Higher Education Research and Development Society of Australasia
The Higher Education sector in Australia is no longer protected by its national border. Traditional universities across Australia are experiencing competition unlike anything that has occurred in the past (Universities Australia 2013; Norton 2013; Ernst & Young 2012; Maringe and Sing 2014; Stromquist and Monkman 2014). In this climate, the need to be distinctive and able to offer something more to the student is part of a counter response to greater competition (Seimens 2004). Charles Sturt University has approached this challenge by recognising the need for quality improvements in learning and teaching. CSU has introduced a university-wide, collaborative course design process to address this. Through a process of backward mapping, learning outcomes, learning experiences and authentic assessment tasks are aligned with a set of graduate attributes comprising both industry and professional standards. The value of this interdisciplinary collaboration is important to highlight, as it facilitates a creative and innovative approach to curriculum design. Academic and professional staff external to a course team/School/Faculty, offer new perspectives which academics within a specific discipline may not conceive when working in relative isolation.

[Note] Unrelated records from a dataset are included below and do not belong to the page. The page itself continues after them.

`config.mk`:
```
export PLATFORM = sky130hd
export DESIGN_NAME = kbd_ctrl
export DESIGN_NICKNAME = d
export VERILOG_FILES = /design/src/rtl/kbd_pkg.sv /design/src/rtl/kbd_ctrl_scancode_ascii.sv /design/src/rtl/kbd_ctrl.sv
export SDC_FILE = /design/constraint.sdc
export NUM_CORES = 1
export LEC_CHECK = 0
export ABC_AREA = 0
export BUFFER_PORTS_ARGS = -buffer_cell sky130_fd_sc_hd__buf_4
export CORE_MARGIN = 2
export CORE_UTILIZATION = 55
export DETAILED_ROUTE_END_ITERATION = 10
export PLACE_DENSITY = 0.79
export SYNTH_ARGS = -nofsm -noshare
export SYNTH_HDL_FRONTEND = slang
export SYNTH_HIERARCHICAL = 1
export SYNTH_SLANG_ARGS = --single-unit
export TNS_END_PERCENT = 10
```
`constraint.sdc`:
```
create_clock -name clk -period 2.2 [get_ports clk]
set_input_delay 0.11 -clock clk [delete_from_list [all_inputs] [get_ports clk]]
set_output_delay 0.11 -clock clk [all_outputs]
set_load 0.02 [all_outputs]
```
`src/rtl/kbd_pkg.sv`:
```
// kbd_pkg: shared definitions for the keyboard scan-code controller.
//   state_e       - two-state sequencer encoding (wait for byte / process byte)
//   BreakCodeDef  - default break (release) prefix byte
//   ExtCodeDef    - default extended-key prefix byte
//   BcdW          - width of one BCD digit
//   bcd_digit_inc - one-digit BCD increment with carry in/out
package kbd_pkg;

   typedef enum logic [0:0] {
      StWait = 1'b0,
      StProc = 1'b1
   } state_e;

   localparam logic [7:0] BreakCodeDef = 8'hF0;
   localparam logic [7:0] ExtCodeDef   = 8'hE0;
   localparam int unsigned BcdW        = 4;

   // Returns {carry_out, digit_out}; 9 + carry wraps to 0 with carry out.
   function automatic logic [BcdW:0] bcd_digit_inc(input logic [BcdW-1:0] digit,
                                                    input logic           cin);
      logic [BcdW:0] res;
      if (!cin) begin
         res = {1'b0, digit};
      end else if (digit == 4'd9) begin
         res = {1'b1, 4'd0};
      end else begin
         res = {1'b0, digit + 4'd1};
      end
      return res;
   endfunction

endpackage

```
`src/rtl/kbd_ctrl_scancode_ascii.sv`:
```
// scancode_ascii: combinational scan-code set 2 to lowercase ASCII lookup.
//   scan_i  [7:0] - make code of the key (no prefix)
//   ascii_o [7:0] - ASCII for letters, digits, space and enter; 8'h00 otherwise
module scancode_ascii (
   input  logic [7:0] scan_i,
   output logic [7:0] ascii_o
);

   always_comb begin
      ascii_o = 8'h00;
      unique case (scan_i)
         8'h1C: ascii_o = 8'h61; // a
         8'h32: ascii_o = 8'h62;
         8'h21: ascii_o = 8'h63;
         8'h23: ascii_o = 8'h64;
         8'h24: ascii_o = 8'h65;
         8'h2B: ascii_o = 8'h66;
         8'h34: ascii_o = 8'h67;
         8'h33: ascii_o = 8'h68;
         8'h43: ascii_o = 8'h69;
         8'h3B: ascii_o = 8'h6A;
         8'h42: ascii_o = 8'h6B;
         8'h4B: ascii_o = 8'h6C;
         8'h3A: ascii_o = 8'h6D;
         8'h31: ascii_o = 8'h6E;
         8'h44: ascii_o = 8'h6F;
         8'h4D: ascii_o = 8'h70;
         8'h15: ascii_o = 8'h71;
         8'h2D: ascii_o = 8'h72;
         8'h1B: ascii_o = 8'h73;
         8'h2C: ascii_o = 8'h74;
         8'h3C: ascii_o = 8'h75;
         8'h2A: ascii_o = 8'h76;
         8'h1D: ascii_o = 8'h77;
         8'h22: ascii_o = 8'h78;
         8'h35: ascii_o = 8'h79;
         8'h1A: ascii_o = 8'h7A; // z
         8'h45: ascii_o = 8'h30; // 0
         8'h16: ascii_o = 8'h31;
         8'h1E: ascii_o = 8'h32;
         8'h26: ascii_o = 8'h33;
         8'h25: ascii_o = 8'h34;
         8'h2E: ascii_o = 8'h35;
         8'h36: ascii_o = 8'h36;
         8'h3D: ascii_o = 8'h37;
         8'h3E: ascii_o = 8'h38;
         8'h46: ascii_o = 8'h39; // 9
         8'h29: ascii_o = 8'h20; // space
         8'h5A: ascii_o = 8'h0D; // enter
         default: ascii_o = 8'h00;
      endcase
   end

endmodule

```
`src/rtl/kbd_ctrl.sv`:
```
// kbd_ctrl: pops scan-code bytes from the ps2_keyboard FIFO, decodes make/break/extended
// sequences, tracks the held key, counts new presses in BCD and flags FIFO overflow.
//   clk, resetn      - system clock, synchronous active-low reset
//   ps2_ready/data   - FIFO non-empty flag and head byte
//   ps2_overflow     - FIFO overflow indication
//   nextdata_n       - active-low one-cycle pop strobe
//   key_down/scan/ext/ascii - held-key status of the last pressed key
//   key_event        - one-cycle pulse per counted press
//   press_bcd        - BCD press count, digit 0 in [3:0]
//   err_overflow     - sticky overflow flag
module kbd_ctrl
   import kbd_pkg::*;
#(
   parameter int unsigned NDIGIT     = 2,
   parameter logic [7:0]  BREAK_CODE = BreakCodeDef,
   parameter logic [7:0]  EXT_CODE   = ExtCodeDef
) (
   input  logic                     clk,
   input  logic                     resetn,
   input  logic                     ps2_ready,
   input  logic [7:0]               ps2_data,
   input  logic                     ps2_overflow,
   output logic                     nextdata_n,
   output logic                     key_down,
   output logic [7:0]               key_scan,
   output logic                     key_ext,
   output logic [7:0]               key_ascii,
   output logic                     key_event,
   output logic [BcdW*NDIGIT-1:0]   press_bcd,
   output logic                     err_overflow
);

   state_e                   state_q, state_d;
   logic [7:0]               byte_q, byte_d;
   logic                     brk_q, brk_d;
   logic                     ext_q, ext_d;
   logic                     key_down_q, key_down_d;
   logic [7:0]               key_scan_q, key_scan_d;
   logic                     key_ext_q, key_ext_d;
   logic                     key_event_q, key_event_d;
   logic [BcdW*NDIGIT-1:0]   press_bcd_q, press_bcd_d;
   logic                     err_overflow_q, err_overflow_d;

   logic [BcdW*NDIGIT-1:0]   bcd_inc;
   logic                     carry;
   logic                     same_key;
   logic [7:0]               rom_ascii;

   // State register and datapath flops
   always_ff @(posedge clk) begin
      if (!resetn) begin
         state_q        <= StWait;
         byte_q         <= 8'h00;
         brk_q          <= 1'b0;
         ext_q          <= 1'b0;
         key_down_q     <= 1'b0;
         key_scan_q     <= 8'h00;
         key_ext_q      <= 1'b0;
         key_event_q    <= 1'b0;
         press_bcd_q    <= '0;
         err_overflow_q <= 1'b0;
      end else begin
         state_q        <= state_d;
         byte_q         <= byte_d;
         brk_q          <= brk_d;
         ext_q          <= ext_d;
         key_down_q     <= key_down_d;
         key_scan_q     <= key_scan_d;
         key_ext_q      <= key_ext_d;
         key_event_q    <= key_event_d;
         press_bcd_q    <= press_bcd_d;
         err_overflow_q <= err_overflow_d;
      end
   end

   // Next-state logic
   always_comb begin
      state_d = state_q;
      unique case (state_q)
         StWait:  if (ps2_ready) state_d = StProc;
         StProc:  state_d = StWait;
         default: state_d = StWait;
      endcase
   end

   // FSM output: pop strobe, suppressed while reset is held
   always_comb begin
      nextdata_n = 1'b1;
      if (resetn && (state_q == StWait) && ps2_ready) nextdata_n = 1'b0;
   end

   // Ripple BCD increment; all-9s wraps to zero because the final carry is dropped
   always_comb begin
      carry   = 1'b1;
      bcd_inc = '0;
      for (int i = 0; i < int'(NDIGIT); i++) begin
         {carry, bcd_inc[BcdW*i +: BcdW]} = bcd_digit_inc(press_bcd_q[BcdW*i +: BcdW], carry);
      end
   end

   // A code matching the held key (including its extended-ness) is a repeat or its release
   assign same_key = key_down_q && (byte_q == key_scan_q) && (ext_q == key_ext_q);

   // Byte classification and counters
   always_comb begin
      byte_d         = byte_q;
      brk_d          = brk_q;
      ext_d          = ext_q;
      key_down_d     = key_down_q;
      key_scan_d     = key_scan_q;
      key_ext_d      = key_ext_q;
      key_event_d    = 1'b0;
      press_bcd_d    = press_bcd_q;
      err_overflow_d = err_overflow_q | ps2_overflow;
      unique case (state_q)
         StWait: begin
            if (ps2_ready) byte_d = ps2_data;
         end
         StProc: begin
            if (byte_q == EXT_CODE) begin
               ext_d = 1'b1;
            end else if (byte_q == BREAK_CODE) begin
               brk_d = 1'b1;
            end else if (brk_q) begin
               if (same_key) key_down_d = 1'b0;
               brk_d = 1'b0;
               ext_d = 1'b0;
            end else begin
               if (!same_key) begin
                  key_scan_d  = byte_q;
                  key_ext_d   = ext_q;
                  key_down_d  = 1'b1;
                  key_event_d = 1'b1;
                  press_bcd_d = bcd_inc;
               end
               ext_d = 1'b0;
            end
         end
         default: ;
      endcase
   end

   scancode_ascii u_ascii (
      .scan_i  (key_scan_q),
      .ascii_o (rom_ascii)
   );

   assign key_ascii    = key_ext_q ? 8'h00 : rom_ascii;
   assign key_down     = key_down_q;
   assign key_scan     = key_scan_q;
   assign key_ext      = key_ext_q;
   assign key_event    = key_event_q;
   assign press_bcd    = press_bcd_q;
   assign err_overflow = err_overflow_q;

endmodule
```
===== src/rtl/bin_to_bcd_4_pkg.sv =====
// Shared constants and FSM encoding for the 4-digit binary-to-BCD converter.
// Widths here set the scratch, counter and saturation limits used by the converter.
package bin_to_bcd_4_pkg;

  localparam int BCD_DIGITS  = 4;
  localparam int BIN_W       = 16;
  localparam int MAX_BCD_VAL = 9999;
  localparam int ITER_CNT    = 16;
  localparam int CNT_W       = 5;

  localparam logic [CNT_W-1:0] CNT_LAST = CNT_W'(ITER_CNT - 1);

  typedef enum logic {
    IDLE = 1'b0,
    CONV = 1'b1
  } state_t;

endpackage


===== src/rtl/bin_to_bcd_4_add3.sv =====
// Double-dabble digit correction: in >= 5 ? in + 3 : in, purely combinational.
// Arithmetic stays 4-bit; inputs above 12 only occur for saturated values.
module bcd_add3 (
  input  logic [3:0] iNib,
  output logic [3:0] oNib
);

  assign oNib = (iNib >= 4'd5) ? iNib + 4'd3 : iNib;

endmodule


===== src/rtl/bin_to_bcd_4.sv =====
// Sequential double-dabble: 16-bit binary to 4 BCD digits, result 16 cycles after accept.
// No backpressure: iSTART is ignored while busy; values above 9999 saturate to OVF_CODE.
module bin_to_bcd_4
  import bin_to_bcd_4_pkg::*;
#(
  parameter logic [4*BCD_DIGITS-1:0] OVF_CODE = 16'h9999
) (
  input  logic                    iCLK,
  input  logic                    iRST,
  input  logic                    iSTART,
  input  logic [BIN_W-1:0]        iBIN,
  output logic [4*BCD_DIGITS-1:0] oBCD,
  output logic                    oBUSY,
  output logic                    oDONE,
  output logic                    oOVF
);

  state_t                  state;
  state_t                  stateNext;
  logic [BIN_W-1:0]        binReg;
  logic [BIN_W-1:0]        binNext;
  logic [4*BCD_DIGITS-1:0] scratch;
  logic [4*BCD_DIGITS-1:0] scratchAdj;
  logic [4*BCD_DIGITS-1:0] scratchNext;
  logic [CNT_W-1:0]        iterCnt;
  logic                    ovfFlag;
  logic                    accept;
  logic                    lastIter;

  for (genvar d = 0; d < BCD_DIGITS; d++) begin : gDigit
    bcd_add3 uAdd3 (
      .iNib(scratch[4*d +: 4]),
      .oNib(scratchAdj[4*d +: 4])
    );
  end

  always_ff @(posedge iCLK) begin
    if (iRST) begin
      state <= IDLE;
    end else begin
      state <= stateNext;
    end
  end

  always_comb begin
    stateNext = state;
    case (state)
      IDLE:    if (iSTART) stateNext = CONV;
      CONV:    if (iterCnt == CNT_LAST) stateNext = IDLE;
      default: stateNext = IDLE;
    endcase
  end

  // One iteration shifts {adjusted scratch, binary} left by one bit.
  always_comb begin
    accept      = (state == IDLE) && iSTART;
    lastIter    = (state == CONV) && (iterCnt == CNT_LAST);
    scratchNext = {scratchAdj[4*BCD_DIGITS-2:0], binReg[BIN_W-1]};
    binNext     = {binReg[BIN_W-2:0], 1'b0};
  end

  always_ff @(posedge iCLK) begin
    if (iRST) begin
      binReg  <= '0;
      scratch <= '0;
      iterCnt <= '0;
      ovfFlag <= 1'b0;
      oBCD    <= '0;
      oOVF    <= 1'b0;
      oBUSY   <= 1'b0;
      oDONE   <= 1'b0;
    end else begin
      oDONE <= lastIter;
      if (accept) begin
        binReg  <= iBIN;
        scratch <= '0;
        iterCnt <= '0;
        ovfFlag <= (iBIN > BIN_W'(MAX_BCD_VAL));
        oBUSY   <= 1'b1;
      end else if (state == CONV) begin
        binReg  <= binNext;
        scratch <= scratchNext;
        iterCnt <= iterCnt + 1'b1;
        if (lastIter) begin
          oBCD  <= ovfFlag ? OVF_CODE : scratchNext;
          oOVF  <= ovfFlag;
          oBUSY <= 1'b0;
        end
      end
    end
  end

endmodule


===== config.mk =====
export PLATFORM = sky130hd
export DESIGN_NAME = bin_to_bcd_4
export DESIGN_NICKNAME = d
export VERILOG_FILES = /design/src/rtl/bin_to_bcd_4_pkg.sv /design/src/rtl/bin_to_bcd_4_add3.sv /design/src/rtl/bin_to_bcd_4.sv
export SDC_FILE = /design/constraint.sdc
export NUM_CORES = 1
export LEC_CHECK = 0
export ABC_AREA = 0
export CORE_MARGIN = 3
export CORE_UTILIZATION = 50
export CTS_BUF_LIST = sky130_fd_sc_hd__clkbuf_4 sky130_fd_sc_hd__clkbuf_8
export CTS_CLUSTER_DIAMETER = 80
export DETAILED_ROUTE_END_ITERATION = 8
export HOLD_SLACK_MARGIN = 0.05
export PLACE_DENSITY = 0.82
export SLEW_MARGIN = 20
export SYNTH_ARGS = -nofsm -noshare
export SYNTH_HDL_FRONTEND = slang
export SYNTH_HIERARCHICAL = 1
export SYNTH_SLANG_ARGS = --single-unit

===== constraint.sdc =====
create_clock -name iCLK -period 1.5 [get_ports iCLK]
set_clock_uncertainty 0.05 [all_clocks]
set_input_delay 0.3 -clock iCLK [delete_from_list [all_inputs] [get_ports iCLK]]
set_output_delay 0.3 -clock iCLK [all_outputs]
set_load 0.005 [all_outputs]

======== Word-level counts from Yosys, hierarchy flattened ========
Index checks and enable logic that the tools add are counted.
cells by class
  bitwise logic cells ..................... 2
  eq/ne operators ......................... 1
  reductions and logical operators ........ 7
  add/sub/neg operators ................... 5
  multiplexer cells ....................... 13
  magnitude comparators ................... 5
operators by type and width
  kind                                                               number
  2-to-1 mux 16 bit                                                  3
  greater-or-equal comparator 4 x 3 -> 1 bit, second input constant  4
  greater-than comparator 16 x 14 -> 1 bit, second input constant    1
  adder 4 x 2 -> 4 bit, second input constant                        3
  2-to-1 mux 4 bit                                                   3
  adder 5 x 1 -> 5 bit, second input constant                        1
  equality test 5 x 4 -> 1 bit, second input constant                1
  2-to-1 mux 1 bit                                                   5
  nonzero test 2 bit                                                 2
  adder 3 x 2 -> 3 bit, second input constant                        1
  2-to-1 mux 3 bit                                                   1
  AND reduction 3 bit                                                1
  logical AND 1 bit                                                  2
  inverter 1 bit                                                     2
  case mux 1 bit (2 select lines)                                    1
  AND reduction 2 bit                                                1
  OR reduction 2 bit                                                 1
storage, ports and cells
  bits of input ports ..................... 19
  bits in registers ....................... 58
  word-level logic and storage cells ...... 42

======== Longest topological paths before layout ========
Gate-level depths: netlist (run 1).
  depth after elaboration ................. 5
  depth in mapped cells ................... 7
  gate-level depth less buffers ........... 7

======== Hierarchy ========
Netlist (run 1), hierarchy kept.
modules (own cells, without submodules)
  module        area each (sq um)  cells each  sequential area each (sq um)  instances
  bin_to_bcd_4  2,255.9            214         1,161.1                       1
  bcd_add3      101.3              16          0.0                           4

======== Least setup slack after synthesis (run 1) ========
OpenSTA, ideal clock, no wires.
  path type ............................... reg2reg
  start ................................... register iterCnt[0]
  end ..................................... register oBCD[0]
  path slack .............................. -99 ps
  required time ........................... 1,375 ps
  data arrival time ....................... 1,474 ps
  setup time .............................. 75 ps
  stages on the path, launching flop included .. 8
  path buffers ............................ 1
  cell sequence ........................... dfxtp_1 ha_1 and3_1 ha_1 a21oi_4 buf_2 nand2_1 o21ai_0
on the way
  word-level cells in the longest chain between the ends .. 3
ends and longest elaborated chain
  element                               line                text
  start, declared                       bin_to_bcd_4.sv:25  logic [CNT_W-1:0] iterCnt;
  start signal, assigned                bin_to_bcd_4.sv:83  iterCnt <= iterCnt + 1'b1;
  equality test 5 x 4 -> 1 bit          bin_to_bcd_4.sv:57  lastIter = (state == CONV) && (iterCnt == CNT_LAST);
  logical AND 1 bit                     bin_to_bcd_4.sv:57
  AND reduction 3 bit (no source line)  n/a
  end signal, assigned                  bin_to_bcd_4.sv:85  oBCD <= ovfFlag ? OVF_CODE : scratchNext;
  end, declared                         bin_to_bcd_4.sv:12  output logic [4*BCD_DIGITS-1:0] oBCD,
No other way between the ends.
A chain may end at the register's enable or synchronous reset.

======== Worst setup path in the final report (run 1) ========
  start ................................... register scratch[5]
  end ..................................... register scratch[6]
on the way
  word-level cells in the longest chain between the ends .. 2
  elaborated cells on any way between the ends .. 3
  classes of those cells .................. add/sub: 1; order compare: 1; mux: 1
ends and longest elaborated chain
  element                                                                             line                    text
  start, declared                                                                     bin_to_bcd_4.sv:22      logic [4*BCD_DIGITS-1:0] scratch;
  start signal, assigned                                                              bin_to_bcd_4.sv:82      scratch <= scratchNext;
  adder 4 x 2 -> 4 bit or greater-or-equal comparator 4 x 3 -> 1 bit (tied branches)  bin_to_bcd_4_add3.sv:8  assign oNib = (iNib >= 4'd5) ? iNib + 4'd3 : iNib;
  2-to-1 mux 4 bit *                                                                  bin_to_bcd_4_add3.sv:8
  named net scratchAdj[5]                                                             bin_to_bcd_4.sv:23      logic [4*BCD_DIGITS-1:0] scratchAdj;
Mark *: on every way through the listed nets, which the timed path passes. The rest lies on a longest branch.
File: src/rtl/valinor_sublist.sv
// Rank-sorted sublist for the Valinor scheduler.
// Holds up to DEPTH {id, rank, send_time} elements, packed from slot 0 upward in ascending
// rank order; equal ranks stay in arrival order. Each cycle it accepts one insert and serves
// one pop. A pop returns the lowest-rank element whose send_time has been reached.
// The directory summary (smallest rank, earliest send_time, num, full) is derived from the
// registered array.
module valinor_sublist #(
    parameter int DEPTH  = 8,
    parameter int ID_W   = 6,
    parameter int RANK_W = 16,
    parameter int TIME_W = 16,
    parameter int NUM_W  = $clog2(DEPTH + 1)
) (
    input  logic              clk,
    input  logic              rst_n,
    input  logic              ins_valid,
    output logic              ins_ready,
    input  logic [ID_W-1:0]   ins_id,
    input  logic [RANK_W-1:0] ins_rank,
    input  logic [TIME_W-1:0] ins_send_time,
    input  logic              pop_req,
    input  logic [TIME_W-1:0] now,
    output logic              pop_valid,
    output logic              pop_found,
    output logic [ID_W-1:0]   pop_id,
    output logic [RANK_W-1:0] pop_rank,
    output logic [TIME_W-1:0] pop_send_time,
    output logic [NUM_W-1:0]  num,
    output logic              full,
    output logic              empty,
    output logic [RANK_W-1:0] smallest_rank,
    output logic [TIME_W-1:0] smallest_send_time
);

    localparam int IDX_W = (DEPTH > 1) ? $clog2(DEPTH) : 1;

    typedef struct packed {
        logic [ID_W-1:0]   id;
        logic [RANK_W-1:0] rank;
        logic [TIME_W-1:0] st;
    } elem_t;

    // Returns 1 when a is earlier than b on the wrapping time line.
    // A difference with its sign bit set means a lies in the half-circle behind b.
    function automatic logic is_before(input logic [TIME_W-1:0] a, input logic [TIME_W-1:0] b);
        logic [TIME_W-1:0] diff;
        diff = a - b;
        return diff[TIME_W-1];
    endfunction

    elem_t             slot_q [DEPTH];
    elem_t             slot_d [DEPTH];
    logic [DEPTH-1:0]  vld_q, vld_d;
    logic [NUM_W-1:0]  num_q, num_d;

    elem_t             rm_slot [DEPTH];
    logic [DEPTH-1:0]  rm_vld;
    logic [DEPTH-1:0]  elig;
    logic              found;
    logic [IDX_W-1:0]  sel;
    logic              accept;
    logic [NUM_W-1:0]  ins_pos;
    elem_t             new_elem;
    logic [TIME_W-1:0] min_st;
    logic              have_st;

    logic              pop_valid_q, pop_found_q;
    elem_t             pop_q;

    assign num       = num_q;
    assign full      = (num_q == NUM_W'(DEPTH));
    assign empty     = (num_q == '0);
    assign ins_ready = !full;

    assign pop_valid     = pop_valid_q;
    assign pop_found     = pop_found_q;
    assign pop_id        = pop_q.id;
    assign pop_rank      = pop_q.rank;
    assign pop_send_time = pop_q.st;

    // Pick the lowest-index eligible element. Slot order is rank order, so this is the best candidate.
    always_comb begin
        // NOTE: every combinational output gets a default first, so no path can infer a latch.
        found = 1'b0;
        sel   = '0;
        for (int i = 0; i < DEPTH; i++) begin
            elig[i] = pop_req && vld_q[i] && !is_before(now, slot_q[i].st);
        end
        for (int i = DEPTH - 1; i >= 0; i--) begin
            if (elig[i]) begin
                found = 1'b1;
                sel   = IDX_W'(i);
            end
        end
    end

    // Compute the array after the popped element is removed. Slots above it close the gap.
    always_comb begin
        for (int i = 0; i < DEPTH; i++) begin
            rm_slot[i] = slot_q[i];
            rm_vld[i]  = vld_q[i];
            if (found && i >= int'(sel)) begin
                if (i < DEPTH - 1) begin
                    rm_slot[i] = slot_q[(i + 1) % DEPTH];
                    rm_vld[i]  = vld_q[(i + 1) % DEPTH];
                end else begin
                    rm_slot[i] = '0;
                    rm_vld[i]  = 1'b0;
                end
            end
        end
    end

    // Place the new element after every remaining element whose rank is less than or equal to
    // its rank. Placing it after equal ranks keeps arrival order among ties.
    always_comb begin
        accept   = ins_valid && !full;
        new_elem = '{id: ins_id, rank: ins_rank, st: ins_send_time};
        ins_pos  = '0;
        for (int i = 0; i < DEPTH; i++) begin
            if (rm_vld[i] && (rm_slot[i].rank <= ins_rank)) begin
                ins_pos = ins_pos + NUM_W'(1);
            end
        end
        for (int i = 0; i < DEPTH; i++) begin
            slot_d[i] = rm_slot[i];
            vld_d[i]  = rm_vld[i];
            if (accept) begin
                if (i == int'(ins_pos)) begin
                    slot_d[i] = new_elem;
                    vld_d[i]  = 1'b1;
                end else if (i > int'(ins_pos)) begin
                    slot_d[i] = rm_slot[(i + DEPTH - 1) % DEPTH];
                    vld_d[i]  = rm_vld[(i + DEPTH - 1) % DEPTH];
                end
            end
        end
        num_d = num_q + NUM_W'(accept) - NUM_W'(found);
    end

    // Find the earliest send_time held, using the wrap-aware comparison.
    always_comb begin
        min_st  = '1;
        have_st = 1'b0;
        for (int i = 0; i < DEPTH; i++) begin
            if (vld_q[i] && (!have_st || is_before(slot_q[i].st, min_st))) begin
                min_st  = slot_q[i].st;
                have_st = 1'b1;
            end
        end
    end

    assign smallest_send_time = min_st;
    assign smallest_rank      = vld_q[0] ? slot_q[0].rank : '1;

    // Register the sorted array and the occupancy count.
    always_ff @(posedge clk or negedge rst_n) begin
        if (!rst_n) begin
            // NOTE: the slot payloads are also reset. The array is a small flop bank, not a RAM,
            // and the reset keeps the state deterministic for debug.
            for (int i = 0; i < DEPTH; i++) begin
                slot_q[i] <= '0;
            end
            vld_q <= '0;
            num_q <= '0;
        end else begin
            // NOTE: sequential state uses non-blocking assignments only, so all flops update together.
            for (int i = 0; i < DEPTH; i++) begin
                slot_q[i] <= slot_d[i];
            end
            vld_q <= vld_d;
            num_q <= num_d;
        end
    end

    // Register the pop response. The data outputs hold their last value between responses.
    always_ff @(posedge clk or negedge rst_n) begin
        if (!rst_n) begin
            pop_valid_q <= 1'b0;
            pop_found_q <= 1'b0;
            pop_q       <= '0;
        end else begin
            pop_valid_q <= pop_req;
            if (pop_req) begin
                pop_found_q <= found;
                pop_q       <= found ? slot_q[sel] : '0;
            end
        end
    end

endmodule
$ cat config.mk
export PLATFORM = sky130hd
export DESIGN_NAME = dmem_responder
export DESIGN_NICKNAME = d
export VERILOG_FILES = /design/src/rtl/dmem_responder_pkg.sv /design/src/rtl/dmem_watchdog.sv /design/src/rtl/dmem_responder.sv
export SDC_FILE = /design/constraint.sdc
export NUM_CORES = 1
export LEC_CHECK = 0
export CORE_UTILIZATION = 43
export CTS_CLUSTER_DIAMETER = 120
export DETAILED_ROUTE_END_ITERATION = 10
export PLACE_DENSITY = 0.83
export SYNTH_ARGS = -nofsm -noshare
export SYNTH_HDL_FRONTEND = slang
export SYNTH_SLANG_ARGS = --single-unit
$ cat constraint.sdc
create_clock -name clk -period 3.8 [get_ports clk]
set_clock_uncertainty 0.2 [all_clocks]
set_input_delay 0.38 -clock clk [delete_from_list [all_inputs] [get_ports clk]]
set_output_delay 0.38 -clock clk [all_outputs]
set_load 0.01 [all_outputs]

Using this model of working, course review becomes a process which facilitates ‘boundary spanning’. This paper presents a case study – a Bachelor of Physiotherapy - which illustrates the application of this backward mapping approach to curriculum design. This approach of interdisciplinary collaboration and iterative feedback enabled a philosophical shift away from the historical medical model to a holistic social model of health provision.
Keywords: collaboration, critical feedback, constructive alignment.